**About this task**: Each line of the data below from the one holding "-- cell usage" to the one holding "after detailed placement", inclusive, is to be reproduced exactly; no other line belongs in the answer.

**Recorded data**:
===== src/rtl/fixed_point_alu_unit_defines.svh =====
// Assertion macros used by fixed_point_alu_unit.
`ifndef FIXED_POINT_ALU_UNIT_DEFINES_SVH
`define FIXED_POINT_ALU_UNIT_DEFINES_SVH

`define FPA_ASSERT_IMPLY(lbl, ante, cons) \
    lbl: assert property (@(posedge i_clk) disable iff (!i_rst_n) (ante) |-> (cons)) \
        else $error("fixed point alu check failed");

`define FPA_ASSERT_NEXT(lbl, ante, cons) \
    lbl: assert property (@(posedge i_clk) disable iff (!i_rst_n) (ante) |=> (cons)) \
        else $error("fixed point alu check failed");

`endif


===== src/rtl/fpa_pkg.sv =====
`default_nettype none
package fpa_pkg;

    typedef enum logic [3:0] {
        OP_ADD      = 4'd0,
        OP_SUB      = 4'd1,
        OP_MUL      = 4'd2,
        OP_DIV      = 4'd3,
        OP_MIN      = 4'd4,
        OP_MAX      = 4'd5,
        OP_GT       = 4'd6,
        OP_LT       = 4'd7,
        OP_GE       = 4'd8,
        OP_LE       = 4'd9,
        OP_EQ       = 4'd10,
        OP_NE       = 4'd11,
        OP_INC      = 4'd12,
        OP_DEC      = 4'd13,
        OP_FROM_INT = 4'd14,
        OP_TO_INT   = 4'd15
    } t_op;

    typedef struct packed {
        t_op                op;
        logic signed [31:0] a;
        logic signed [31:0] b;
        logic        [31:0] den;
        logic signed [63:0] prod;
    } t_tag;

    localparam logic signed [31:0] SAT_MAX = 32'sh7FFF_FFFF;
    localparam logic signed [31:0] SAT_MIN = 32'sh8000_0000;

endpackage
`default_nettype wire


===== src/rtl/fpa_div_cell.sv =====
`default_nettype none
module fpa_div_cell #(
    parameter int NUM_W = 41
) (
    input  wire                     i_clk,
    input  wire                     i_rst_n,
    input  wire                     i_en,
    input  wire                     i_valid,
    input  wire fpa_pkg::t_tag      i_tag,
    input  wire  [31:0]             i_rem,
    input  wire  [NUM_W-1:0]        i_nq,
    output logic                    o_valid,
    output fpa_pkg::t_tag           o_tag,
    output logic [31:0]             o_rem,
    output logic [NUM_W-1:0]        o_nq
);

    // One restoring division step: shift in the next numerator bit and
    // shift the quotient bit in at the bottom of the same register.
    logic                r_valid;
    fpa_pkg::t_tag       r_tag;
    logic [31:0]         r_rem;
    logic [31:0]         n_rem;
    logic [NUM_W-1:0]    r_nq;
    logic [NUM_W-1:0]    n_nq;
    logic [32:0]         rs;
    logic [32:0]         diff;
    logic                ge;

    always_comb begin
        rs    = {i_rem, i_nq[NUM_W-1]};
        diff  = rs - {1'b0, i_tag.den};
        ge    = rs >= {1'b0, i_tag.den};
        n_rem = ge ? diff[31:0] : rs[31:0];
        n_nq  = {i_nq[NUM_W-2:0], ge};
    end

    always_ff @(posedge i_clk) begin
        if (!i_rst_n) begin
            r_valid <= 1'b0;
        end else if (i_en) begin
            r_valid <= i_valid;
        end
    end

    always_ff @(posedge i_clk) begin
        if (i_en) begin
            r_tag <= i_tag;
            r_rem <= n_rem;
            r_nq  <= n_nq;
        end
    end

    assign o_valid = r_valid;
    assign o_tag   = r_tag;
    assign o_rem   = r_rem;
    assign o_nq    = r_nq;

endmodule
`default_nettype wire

* * *

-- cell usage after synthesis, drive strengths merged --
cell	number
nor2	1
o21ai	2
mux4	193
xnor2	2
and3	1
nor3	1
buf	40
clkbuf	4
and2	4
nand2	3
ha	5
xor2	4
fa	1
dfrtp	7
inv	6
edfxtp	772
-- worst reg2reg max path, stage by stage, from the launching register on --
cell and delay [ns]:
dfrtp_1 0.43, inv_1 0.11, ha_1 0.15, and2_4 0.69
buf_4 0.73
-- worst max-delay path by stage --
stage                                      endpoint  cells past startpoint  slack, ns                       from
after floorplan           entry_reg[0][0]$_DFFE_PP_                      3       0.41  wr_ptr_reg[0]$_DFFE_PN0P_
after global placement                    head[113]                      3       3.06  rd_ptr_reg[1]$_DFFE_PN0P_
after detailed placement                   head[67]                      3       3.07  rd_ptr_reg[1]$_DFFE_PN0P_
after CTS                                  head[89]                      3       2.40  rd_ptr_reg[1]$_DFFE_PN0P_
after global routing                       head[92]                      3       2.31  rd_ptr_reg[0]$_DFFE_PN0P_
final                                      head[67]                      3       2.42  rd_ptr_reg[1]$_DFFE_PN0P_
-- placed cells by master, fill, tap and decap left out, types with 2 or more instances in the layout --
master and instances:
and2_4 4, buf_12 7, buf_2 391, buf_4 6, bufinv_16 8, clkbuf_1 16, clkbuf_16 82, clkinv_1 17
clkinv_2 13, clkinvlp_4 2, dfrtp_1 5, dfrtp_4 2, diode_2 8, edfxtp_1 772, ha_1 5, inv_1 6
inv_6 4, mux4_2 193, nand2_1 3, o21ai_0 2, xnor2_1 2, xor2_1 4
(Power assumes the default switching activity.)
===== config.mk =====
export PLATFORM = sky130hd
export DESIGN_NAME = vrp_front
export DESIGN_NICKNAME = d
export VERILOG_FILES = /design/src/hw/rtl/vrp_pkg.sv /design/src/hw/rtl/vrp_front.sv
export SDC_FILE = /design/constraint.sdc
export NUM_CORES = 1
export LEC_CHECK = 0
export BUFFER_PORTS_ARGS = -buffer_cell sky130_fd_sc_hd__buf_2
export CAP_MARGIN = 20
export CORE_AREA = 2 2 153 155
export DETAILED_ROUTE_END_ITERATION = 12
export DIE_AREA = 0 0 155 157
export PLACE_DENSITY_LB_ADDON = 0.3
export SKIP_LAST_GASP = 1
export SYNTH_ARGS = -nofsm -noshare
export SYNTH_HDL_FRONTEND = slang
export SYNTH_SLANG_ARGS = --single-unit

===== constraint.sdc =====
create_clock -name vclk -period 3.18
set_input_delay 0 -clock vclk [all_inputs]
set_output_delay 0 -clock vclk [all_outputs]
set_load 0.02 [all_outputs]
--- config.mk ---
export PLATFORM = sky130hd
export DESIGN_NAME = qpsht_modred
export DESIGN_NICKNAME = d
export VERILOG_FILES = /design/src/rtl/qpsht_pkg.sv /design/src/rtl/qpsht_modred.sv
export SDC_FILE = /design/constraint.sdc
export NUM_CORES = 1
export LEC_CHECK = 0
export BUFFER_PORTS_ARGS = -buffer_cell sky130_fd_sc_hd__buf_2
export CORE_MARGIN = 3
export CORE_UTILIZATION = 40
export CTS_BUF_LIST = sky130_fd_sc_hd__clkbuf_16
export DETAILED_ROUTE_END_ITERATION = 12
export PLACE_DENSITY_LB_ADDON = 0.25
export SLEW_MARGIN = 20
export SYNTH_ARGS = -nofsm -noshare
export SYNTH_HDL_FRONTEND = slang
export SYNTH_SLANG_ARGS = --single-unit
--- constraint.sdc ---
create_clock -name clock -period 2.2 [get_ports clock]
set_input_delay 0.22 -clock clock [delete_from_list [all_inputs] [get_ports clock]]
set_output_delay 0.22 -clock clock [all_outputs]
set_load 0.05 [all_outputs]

**Task solution**:
-- cell usage after synthesis, drive strengths merged --
cell	number
nor2	1
o21ai	2
mux4	193
xnor2	2
and3	1
nor3	1
buf	40
clkbuf	4
and2	4
nand2	3
ha	5
xor2	4
fa	1
dfrtp	7
inv	6
edfxtp	772
-- worst reg2reg max path, stage by stage, from the launching register on --
cell and delay [ns]:
dfrtp_1 0.43, inv_1 0.11, ha_1 0.15, and2_4 0.69
buf_4 0.73
-- worst max-delay path by stage --
stage                                      endpoint  cells past startpoint  slack, ns                       from
after floorplan           entry_reg[0][0]$_DFFE_PP_                      3       0.41  wr_ptr_reg[0]$_DFFE_PN0P_
after global placement                    head[113]                      3       3.06  rd_ptr_reg[1]$_DFFE_PN0P_
after detailed placement                   head[67]                      3       3.07  rd_ptr_reg[1]$_DFFE_PN0P_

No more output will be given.